Stablecoins & DeFi Yields
· Updated daily at 15:20 UTC
On-chain lending yields are the single most important variable in stablecoin deployment decisions. A stablecoin held in a wallet earns nothing; a stablecoin deposited on Aave or Compound earns a variable APY set by pool utilisation. When that APY exceeds the risk-free Treasury yield, an institutional allocator is compensated for taking smart-contract risk in exchange for additional yield. When the T-bill wins, on-chain deployment is uncompensated risk — capital leaves DeFi, stablecoin supply shrinks, and aggregate market cap contracts. This is the documented transmission mechanism from BIS Working Paper 1068 (2023): the 2022–23 hike cycle pushed T-bills above 5% and drove stablecoin supply from ~$180B to ~$130B. The 2024 cutting cycle reversed it.
This section tracks lending rates across five major institutional venues — Aave V3 and Compound V3, on Ethereum and Arbitrum, across USDC, USDT, and DAI. Two charts cover the essentials: a single headline spread (Aave USDC vs 3-month T-bill) for the macro signal, and a multi-pool comparison for picking the highest-paying venue at any given time. Together they answer the two questions that matter for DeFi deployment: should I be on-chain at all? and which pool pays best?
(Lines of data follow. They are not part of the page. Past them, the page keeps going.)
<file path="src/hw/dbp_pkg.sv">
// Package: register map, field positions, reset values and timing counts
// for the double-buffered PWM channel.
// Assumes a plain register port with 8-bit data and a 25 MHz system clock.
package dbp_pkg;

    // ------------------------------------------------------------
    // Register offsets (plain port, one byte per address)
    // ------------------------------------------------------------
    localparam logic [3:0] OFS_TIMER_COUNT = 4'h0;
    localparam logic [3:0] OFS_PERIOD_LIMIT = 4'h1;
    localparam logic [3:0] OFS_TIMER_CONTROL = 4'h2;
    localparam logic [3:0] OFS_DUTY_PENDING = 4'h3;
    localparam logic [3:0] OFS_DUTY_ACTIVE = 4'h4;
    localparam logic [3:0] OFS_CHANNEL_CONTROL = 4'h5;
    localparam logic [3:0] OFS_IRQ_STATUS = 4'h6;
    localparam logic [3:0] OFS_IRQ_MASK = 4'h7;
    localparam logic [3:0] OFS_PIN_DIRECTION = 4'h8;
    localparam logic [3:0] OFS_PORT_LATCH = 4'h9;

    // ------------------------------------------------------------
    // Field positions
    // ------------------------------------------------------------
    localparam int TCTL_PRESCALE_LSB = 0;
    localparam int TCTL_RUN_BIT = 2;
    localparam int TCTL_POSTSCALE_LSB = 3;
    localparam int CCTL_MODE_LSB = 0;
    localparam int CCTL_DUTY_LOW_LSB = 4;
    localparam int IRQ_PERIOD_BIT = 0;
    localparam int IRQ_ROLLOVER_BIT = 1;

    // ------------------------------------------------------------
    // Masks of implemented bits and reset values
    // ------------------------------------------------------------
    localparam logic [7:0] TCTL_MASK = 8'h7f;
    localparam logic [7:0] CCTL_MASK = 8'h3f;
    localparam logic [7:0] IRQ_MASK_BITS = 8'h03;
    localparam logic [7:0] RST_BYTE = 8'h00;
    localparam logic [7:0] RST_PERIOD_LIMIT = 8'hff;
    localparam logic RST_DIRECTION = 1'b1;

    // ------------------------------------------------------------
    // Modes and prescale selections
    // ------------------------------------------------------------
    localparam logic [3:0] MODE_PWM_DEFAULT = 4'hc;
    localparam logic [1:0] PRE_DIV1 = 2'h0;
    localparam logic [1:0] PRE_DIV4 = 2'h1;

    // ------------------------------------------------------------
    // Timing: one instruction cycle is four oscillator periods
    // ------------------------------------------------------------
    localparam int CLK_HZ = 25000000;
    localparam int OSC_PER_TICK = 4;
    localparam int QCLK_COUNT = OSC_PER_TICK;

    typedef enum logic [1:0] {
        DBP_IDLE = 2'b00,
        DBP_HIGH = 2'b01,
        DBP_LOW = 2'b11
    } dbp_phase_t;

endpackage

</file>
<file path="src/hw/dbp_pwm_channel.sv">
// Double-buffered PWM channel with its period timer, register port and
// interrupt. Assumes a single-master register port with one-cycle strobes
// and the output pin resolved from pinOut and pinOe by the surroundings.
//
// Implementation choices: the address-and-strobe port and the placing of the registers.
`timescale 1ns/1ps

module dbp_pwm_channel #(
    parameter logic [3:0] PWM_MODE_CODE = dbp_pkg::MODE_PWM_DEFAULT
) (
    input wire logic sys_clk,
    input wire logic sys_rst,
    input wire logic [3:0] regAddr,
    input wire logic [7:0] regWrData,
    input wire logic regWrStb,
    input wire logic regRdStb,
    output logic [7:0] regRdData,
    input wire logic pinIn,
    output logic pinOut,
    output logic pinOe,
    output logic irq
);
    // ------------------------------------------------------------
    // Registers
    // ------------------------------------------------------------
    logic [7:0] timerCount_reg; // Period timer count
    logic [7:0] periodLimit_reg; // Period limit
    logic [6:0] timerCtl_reg; // Postscale, run, prescale
    logic [7:0] dutyPending_reg; // Pending duty, high eight bits
    logic [7:0] dutyActive_reg; // Active duty, high eight bits
    logic [1:0] dutyLatch_reg; // Active duty, low two bits
    logic [5:0] chanCtl_reg; // Duty low bits and mode
    logic [1:0] irqStatus_reg; // Sticky event bits
    logic [1:0] irqMask_reg; // Interrupt enables
    logic [3:0] postCount_reg; // Postscale counter
    logic direction_reg; // Pin direction, one means input
    logic portLatch_reg; // General-purpose port data latch
    logic outLatch_reg; // Channel output latch
    logic pinInSync_reg; // Pin level, sampled for reads
    logic [7:0] regRdData_reg; // Read data register
    logic irq_reg; // Interrupt output register
    logic pinOut_reg; // Pin drive register
    logic pinOe_reg; // Pin enable register
    dbp_pkg::dbp_phase_t phase_reg; // Waveform phase
    dbp_pkg::dbp_phase_t phase_next; // Next waveform phase

    // ------------------------------------------------------------
    // Decoded controls
    // ------------------------------------------------------------
    logic tick; // One timer step
    logic [1:0] fineBits; // Two fine bits below the timer
    logic pwmMode; // Channel is in PWM mode
    logic match; // Timer equals period limit
    logic rollover; // Step that starts a new period
    logic [9:0] activeDuty; // Buffered ten-bit duty
    logic dutyHit; // Extended timer reached duty
    logic periodEvent; // Postscaled period interrupt event
    logic wrChanCtl; // Write to channel control
    logic [1:0] irqSet; // Events this cycle

    // Writes to an address
    function automatic logic wrAt(input logic [3:0] ofs);
        return regWrStb && (regAddr == ofs);
    endfunction

    // Prescaler and quarter-cycle bits
    dbp_prescaler uPre (
        .sys_clk(sys_clk),
        .sys_rst(sys_rst),
        .run(timerCtl_reg[dbp_pkg::TCTL_RUN_BIT]),
        .preSel(timerCtl_reg[dbp_pkg::TCTL_PRESCALE_LSB +: 2]),
        .tick(tick),
        .fineBits(fineBits)
    );

    assign pwmMode = chanCtl_reg[dbp_pkg::CCTL_MODE_LSB +: 4]
        == PWM_MODE_CODE;
    assign match = timerCount_reg == periodLimit_reg;
    assign rollover = tick && match;
    assign activeDuty = {dutyActive_reg, dutyLatch_reg};
    // Compare duty with the timer extended by two fine bits
    assign dutyHit = activeDuty == {timerCount_reg, fineBits};
    assign wrChanCtl = wrAt(dbp_pkg::OFS_CHANNEL_CONTROL);

    // ------------------------------------------------------------
    // Period timer
    // ------------------------------------------------------------
    // Counts steps, clears on the step after the limit match
    // Each PWM channel instance steps its own copy of this timer
    always_ff @(posedge sys_clk) begin
        if (sys_rst) begin
            timerCount_reg <= dbp_pkg::RST_BYTE;
        end else if (wrAt(dbp_pkg::OFS_TIMER_COUNT)) begin
            timerCount_reg <= regWrData;
        end else if (rollover) begin
            timerCount_reg <= dbp_pkg::RST_BYTE;
        end else if (tick) begin
            timerCount_reg <= timerCount_reg + 8'h01;
        end
    end

    // Period limit and timer control
    always_ff @(posedge sys_clk) begin
        if (sys_rst) begin
            periodLimit_reg <= dbp_pkg::RST_PERIOD_LIMIT;
            timerCtl_reg <= dbp_pkg::RST_BYTE[6:0];
        end else begin
            if (wrAt(dbp_pkg::OFS_PERIOD_LIMIT)) begin
                periodLimit_reg <= regWrData;
            end
            if (wrAt(dbp_pkg::OFS_TIMER_CONTROL)) begin
                timerCtl_reg <= regWrData[6:0];
            end
        end
    end

    // Postscaler divides only the interrupt, not the period
    always_ff @(posedge sys_clk) begin
        if (sys_rst) begin
            postCount_reg <= 4'h0;
        end else if (rollover) begin
            if (postCount_reg
                == timerCtl_reg[dbp_pkg::TCTL_POSTSCALE_LSB +: 4]) begin
                postCount_reg <= 4'h0;
            end else begin
                postCount_reg <= postCount_reg + 4'h1;
            end
        end
    end

    // Interrupt event on the last rollover of each postscale group
    assign periodEvent = rollover && (postCount_reg
        == timerCtl_reg[dbp_pkg::TCTL_POSTSCALE_LSB +: 4]);

    // ------------------------------------------------------------
    // Duty registers
    // ------------------------------------------------------------
    // Pending duty and channel control take writes at any time
    always_ff @(posedge sys_clk) begin
        if (sys_rst) begin
            dutyPending_reg <= dbp_pkg::RST_BYTE;
            chanCtl_reg <= dbp_pkg::RST_BYTE[5:0];
        end else begin
            if (wrAt(dbp_pkg::OFS_DUTY_PENDING)) begin
                dutyPending_reg <= regWrData;
            end
            if (wrChanCtl) begin
                chanCtl_reg <= regWrData[5:0];
            end
        end
    end

    // High byte and low bits load together, so no period sees half a duty
    // Active duty loads at rollover or, outside PWM mode, on a write; writes ignored in PWM mode
    always_ff @(posedge sys_clk) begin
        if (sys_rst) begin
            dutyActive_reg <= dbp_pkg::RST_BYTE;
            dutyLatch_reg <= 2'h0;
        end else if (rollover) begin
            dutyActive_reg <= dutyPending_reg;
            dutyLatch_reg <= chanCtl_reg[dbp_pkg::CCTL_DUTY_LOW_LSB +: 2];
        end else if (wrAt(dbp_pkg::OFS_DUTY_ACTIVE) && !pwmMode) begin
            dutyActive_reg <= regWrData;
        end
    end

    // ------------------------------------------------------------
    // Waveform
    // ------------------------------------------------------------
    // Next phase from rollover, duty hit and mode
    always_comb begin
        phase_next = phase_reg;
        case (phase_reg)
            dbp_pkg::DBP_IDLE: begin
                if (pwmMode && rollover) begin
                    phase_next = dbp_pkg::DBP_HIGH;
                end
            end
            dbp_pkg::DBP_HIGH: begin
                if (!pwmMode) begin
                    phase_next = dbp_pkg::DBP_IDLE;
                end else if (dutyHit && !rollover) begin
                    phase_next = dbp_pkg::DBP_LOW;
                end
            end
            dbp_pkg::DBP_LOW: begin
                if (!pwmMode) begin
                    phase_next = dbp_pkg::DBP_IDLE;
                end else if (rollover) begin
                    phase_next = dbp_pkg::DBP_HIGH;
                end
            end
            default: begin
                phase_next = dbp_pkg::DBP_IDLE;
            end
        endcase
    end

    // Phase register, idle after reset
    always_ff @(posedge sys_clk) begin
        if (sys_rst) begin
            phase_reg <= dbp_pkg::DBP_IDLE;
        end else begin
            phase_reg <= phase_next;
        end
    end

    // Output latch: set at rollover unless the new duty is zero
    // cleared on duty hit a duty past the period never hits
    always_ff @(posedge sys_clk) begin
        if (sys_rst) begin
            outLatch_reg <= 1'b0;
        end else if (wrChanCtl && regWrData == dbp_pkg::RST_BYTE) begin
            outLatch_reg <= 1'b0;
        end else if (!pwmMode) begin
            outLatch_reg <= outLatch_reg;
        end else if (rollover) begin
            outLatch_reg <= ({dutyPending_reg,
                chanCtl_reg[dbp_pkg::CCTL_DUTY_LOW_LSB +: 2]} != 10'h000);
        end else if (phase_reg == dbp_pkg::DBP_HIGH && dutyHit) begin
            outLatch_reg <= 1'b0;
        end
    end

    // ------------------------------------------------------------
    // Pin and port latch
    // ------------------------------------------------------------
    // Port data latch is separate and unaffected by control clear
    always_ff @(posedge sys_clk) begin
        if (sys_rst) begin
            direction_reg <= dbp_pkg::RST_DIRECTION;
            portLatch_reg <= 1'b0;
        end else begin
            if (wrAt(dbp_pkg::OFS_PIN_DIRECTION)) begin
                direction_reg <= regWrData[0];
            end
            if (wrAt(dbp_pkg::OFS_PORT_LATCH)) begin
                portLatch_reg <= regWrData[0];
            end
        end
    end

    // Pin drives only when software clears direction
    always_ff @(posedge sys_clk) begin
        if (sys_rst) begin
            pinOut_reg <= 1'b0;
            pinOe_reg <= 1'b0;
            pinInSync_reg <= 1'b0;
        end else begin
            // Pin falls in the cycle the duty is reached
            if (pwmMode) begin
                pinOut_reg <= outLatch_reg
                    && !(phase_reg == dbp_pkg::DBP_HIGH && dutyHit);
            end else begin
                pinOut_reg <= portLatch_reg;
            end
            pinOe_reg <= !direction_reg;
            pinInSync_reg <= pinIn;
        end
    end

    // ------------------------------------------------------------
    // Interrupts
    // ------------------------------------------------------------
    // Every rollover and every postscaled period raise a status bit
    assign irqSet = {rollover, periodEvent};

    // Sticky bits, write one to clear, set wins over clear
    always_ff @(posedge sys_clk) begin
        if (sys_rst) begin
            irqStatus_reg <= 2'h0;
            irqMask_reg <= 2'h0;
            irq_reg <= 1'b0;
        end else begin
            if (wrAt(dbp_pkg::OFS_IRQ_STATUS)) begin
                irqStatus_reg <= (irqStatus_reg & ~regWrData[1:0]) | irqSet;
            end else begin
                irqStatus_reg <= irqStatus_reg | irqSet;
            end
            if (wrAt(dbp_pkg::OFS_IRQ_MASK)) begin
                irqMask_reg <= regWrData[1:0];
            end
            irq_reg <= |((irqStatus_reg | irqSet) & irqMask_reg);
        end
    end

    // ------------------------------------------------------------
    // Read port
    // ------------------------------------------------------------
    // Read data one cycle after the strobe, zero otherwise
    // Spare and unmapped bits read as zero
    always_ff @(posedge sys_clk) begin
        if (sys_rst || !regRdStb) begin
            regRdData_reg <= 8'h00;
        end else if (regAddr == dbp_pkg::OFS_TIMER_COUNT) begin
            regRdData_reg <= timerCount_reg;
        end else if (regAddr == dbp_pkg::OFS_PERIOD_LIMIT) begin
            regRdData_reg <= periodLimit_reg;
        end else if (regAddr == dbp_pkg::OFS_TIMER_CONTROL) begin
            regRdData_reg <= {1'b0, timerCtl_reg};
        end else if (regAddr == dbp_pkg::OFS_DUTY_PENDING) begin
            regRdData_reg <= dutyPending_reg;
        end else if (regAddr == dbp_pkg::OFS_DUTY_ACTIVE) begin
            regRdData_reg <= dutyActive_reg;
        end else if (regAddr == dbp_pkg::OFS_CHANNEL_CONTROL) begin
            regRdData_reg <= {2'h0, chanCtl_reg};
        end else if (regAddr == dbp_pkg::OFS_IRQ_STATUS) begin
            regRdData_reg <= {6'h00, irqStatus_reg};
        end else if (regAddr == dbp_pkg::OFS_IRQ_MASK) begin
            regRdData_reg <= {6'h00, irqMask_reg};
        end else if (regAddr == dbp_pkg::OFS_PIN_DIRECTION) begin
            regRdData_reg <= {7'h00, direction_reg};
        end else if (regAddr == dbp_pkg::OFS_PORT_LATCH) begin
            regRdData_reg <= {6'h00, pinInSync_reg, portLatch_reg};
        end else begin
            regRdData_reg <= 8'h00;
        end
    end

    // Outputs come straight from their registers
    assign regRdData = regRdData_reg;
    assign pinOut = pinOut_reg;
    assign pinOe = pinOe_reg;
    assign irq = irq_reg;
endmodule

</file>
<file path="src/hw/dbp_prescaler.sv">
// Period timer prescaler and quarter-cycle counter.
// Assumes sys_clk acts as the oscillator; one tick per four clocks at 1:1 prescale.
`timescale 1ns/1ps
module dbp_prescaler (
    input wire logic sys_clk,
    input wire logic sys_rst,
    input wire logic run,
    input wire logic [1:0] preSel,
    output logic tick,
    output logic [1:0] fineBits
);
    // ------------------------------------------------------------
    // Fine counter: two quarter bits and up to four prescale bits
    // ------------------------------------------------------------
    logic [5:0] fine_reg; // Oscillator periods within one timer step
    logic [5:0] lastVal; // Last fine count for this prescale ratio

    // Last count before a timer increment, for ratios 1, 4 and 16
    always_comb begin
        if (preSel == dbp_pkg::PRE_DIV1) begin
            lastVal = 6'h03;
        end else if (preSel == dbp_pkg::PRE_DIV4) begin
            lastVal = 6'h0f;
        end else begin
            lastVal = 6'h3f;
        end
    end

    // Counts oscillator periods while the timer runs
    always_ff @(posedge sys_clk) begin
        if (sys_rst || !run) begin
            fine_reg <= 6'h00;
        end else if (fine_reg >= lastVal) begin
            fine_reg <= 6'h00;
        end else begin
            fine_reg <= fine_reg + 6'h01;
        end
    end

    // One-cycle step pulse at the end of each prescaled period
    assign tick = run && (fine_reg >= lastVal);

    // Two fine bits: quarter clock at 1:1, top prescale bits otherwise
    always_comb begin
        if (preSel == dbp_pkg::PRE_DIV1) begin
            fineBits = fine_reg[1:0];
        end else if (preSel == dbp_pkg::PRE_DIV4) begin
            fineBits = fine_reg[3:2];
        end else begin
            fineBits = fine_reg[5:4];
        end
    end
endmodule

</file>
Start with DeFi Yield Spread for the macro signal: it is positive when on-chain deployment is rewarded relative to T-bills, negative when capital should sit off-chain. Then drop into DeFi Lending Yields by Pool for venue selection: when pools diverge by more than ~30 bps, there is an arbitrage worth exploiting. The spread tells you whether to be in DeFi; the multi-pool view tells you where. Pair both with the SOFR & rates page to see what the Fed is doing on the macro side, and the redemption pressure gauge to see whether allocators are already acting on these spreads.
DeFi APY source: DeFiLlama pool-level base APY (no incentive tokens, no LP rewards). Updated daily at 15:20 UTC.
T-bill rate: FRED series DTB3 (3-Month Treasury Bill, secondary market rate, percent per annum). Daily, published with 1-business-day lag.
Spread definition: Aave V3 USDC supply APY on Ethereum minus DTB3. Positive = DeFi premium; negative = T-bills win.
Pools tracked: Aave V3 Ethereum (USDC, USDT, DAI), Compound V3 Ethereum (USDC), Aave V3 Arbitrum (USDC). Selected for TVL depth, contract maturity, and institutional usage.
What is excluded: Incentive tokens (AAVE, COMP, ARB rewards), leveraged positions, LP fee yields, lending-against-collateral strategies. Base APY only — the apples-to-apples comparison with T-bills.
Smoothing: Raw daily series shown on the DeFi Spread page; the multi-pool page offers 7D / 30D moving-average toggles to filter intraday utilisation noise.